3.1 Legal docket-entry classification: where machine learning stumbles

Author: Ramesh Nallapati, Christopher D. Manning
Link: https://nlp.stanford.edu/pubs/D08-1046.pdf
keywords: docket-entry, classification

In US courts, the relevant events in a case are summarized chronologically as brief descriptions. These descriptions are called docket-entries. It is a hard problem to automatically classify these docket-entries by type. The paper studies how to classify whether, in given docket-entry for “summary judgement” (OSJ), the OSJ was granted or not. The paper finds that standard models, such as SVM based on bag-of-words, don’t have optimal classification. A model that takes into account propositional logic has a higher predictive power.

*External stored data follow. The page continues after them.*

File: src/rtl/fpsr_recorder.sv
module fpsr_recorder
  import fpsr_pkg::*;
#(
  parameter int W   = STAT_W,
  parameter int E   = EV_W,
  parameter int CRW = 4,
  parameter int NW  = 4,
  localparam int IW = $clog2(W),
  localparam int FW = $clog2(W / NW)
) (
  input  logic          clk,
  input  logic          rst,
  input  logic          upd_valid,
  input  logic [E-1:0]  upd_events,
  input  logic          upd_record,
  input  logic          sw_bit_set,
  input  logic          sw_bit_clr,
  input  logic [IW-1:0] sw_bit_idx,
  input  logic          sw_fld_wr,
  input  logic [FW-1:0] sw_fld_idx,
  input  logic [NW-1:0] sw_fld_data,
  output logic [W-1:0]  status_q,
  output logic [CRW-1:0] crf_q,
  output logic          trap_q
);
  logic [W-1:0] sw_val;
  logic [W-1:0] merged;
  logic         en_sum;

  fpsr_sw_port #(.W(W), .NW(NW)) u_sw (
    .cur(status_q), .bit_set(sw_bit_set), .bit_clr(sw_bit_clr),
    .bit_idx(sw_bit_idx), .fld_wr(sw_fld_wr), .fld_idx(sw_fld_idx),
    .fld_data(sw_fld_data), .nxt(sw_val)
  );

  fpsr_event_merge #(.W(W), .E(E)) u_merge (
    .cur(sw_val), .ev(upd_events), .nxt(merged), .en_sum(en_sum)
  );

  always_ff @(posedge clk) begin
    if (rst) begin
      status_q <= '0;
      crf_q    <= '0;
      trap_q   <= 1'b0;
    end else begin
      status_q <= upd_valid ? merged : sw_val;
      trap_q   <= upd_valid & en_sum;
      if (upd_valid && upd_record) crf_q <= merged[W-1 -: CRW];
    end
  end
endmodule

File: config.mk
export PLATFORM = sky130hd
export DESIGN_NAME = fpsr_recorder
export DESIGN_NICKNAME = d
export VERILOG_FILES = /design/src/rtl/fpsr_pkg.sv /design/src/rtl/fpsr_sw_port.sv /design/src/rtl/fpsr_event_merge.sv /design/src/rtl/fpsr_recorder.sv
export SDC_FILE = /design/constraint.sdc
export NUM_CORES = 1
export LEC_CHECK = 0
export BUFFER_PORTS_ARGS = -buffer_cell sky130_fd_sc_hd__buf_2
export CORE_MARGIN = 5
export CORE_UTILIZATION = 54
export DETAILED_ROUTE_END_ITERATION = 10
export PLACE_DENSITY = 0.88
export SYNTH_ARGS = -nofsm -noshare
export SYNTH_HDL_FRONTEND = slang
export SYNTH_SLANG_ARGS = --single-unit
File: constraint.sdc
create_clock -name clk -period 3.2 [get_ports clk]
set_input_delay 0.32 -clock clk [delete_from_list [all_inputs] [get_ports clk]]
set_output_delay 0.32 -clock clk [all_outputs]
set_load 0.02 [all_outputs]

Data: 5,595 docket-entries that were hand-labeled by a single legal expert as OSJ or not OSJ. The 1,848 OSJ docket-entries were labeled as granted or not granted.

Preprocessing: Removed punctuation, casefold and stopwords. Performed stemming.

Standard SVM: Bag-of-words for unigrams and bigrams on the whole data. Several features are correlated to the label but have no predictive power, e.g., “opinion”, “memorandum”, \(\ldots\)

SVM on hand-picked features: Bag-of-words for unigrams selected by humans. Better performance.

Problem: While SVM is based on an additive model, propositional logics has a different structure. Example: although “moot” and “not” have negative values, “not moot” has a positive value.

New classifier: A deterministic propositional model based on expert. An entry is positive if any sentence in the description is positive. A sentence is positive if the multiplication of the unigram values in the sentence is positive. Although naive, performs better than SVM.

Challenge: Build classifiers that capture semantics of natural language. The difficult part is that the semantics is defined by non-linear associations between words that are distant from one another (in different sentences).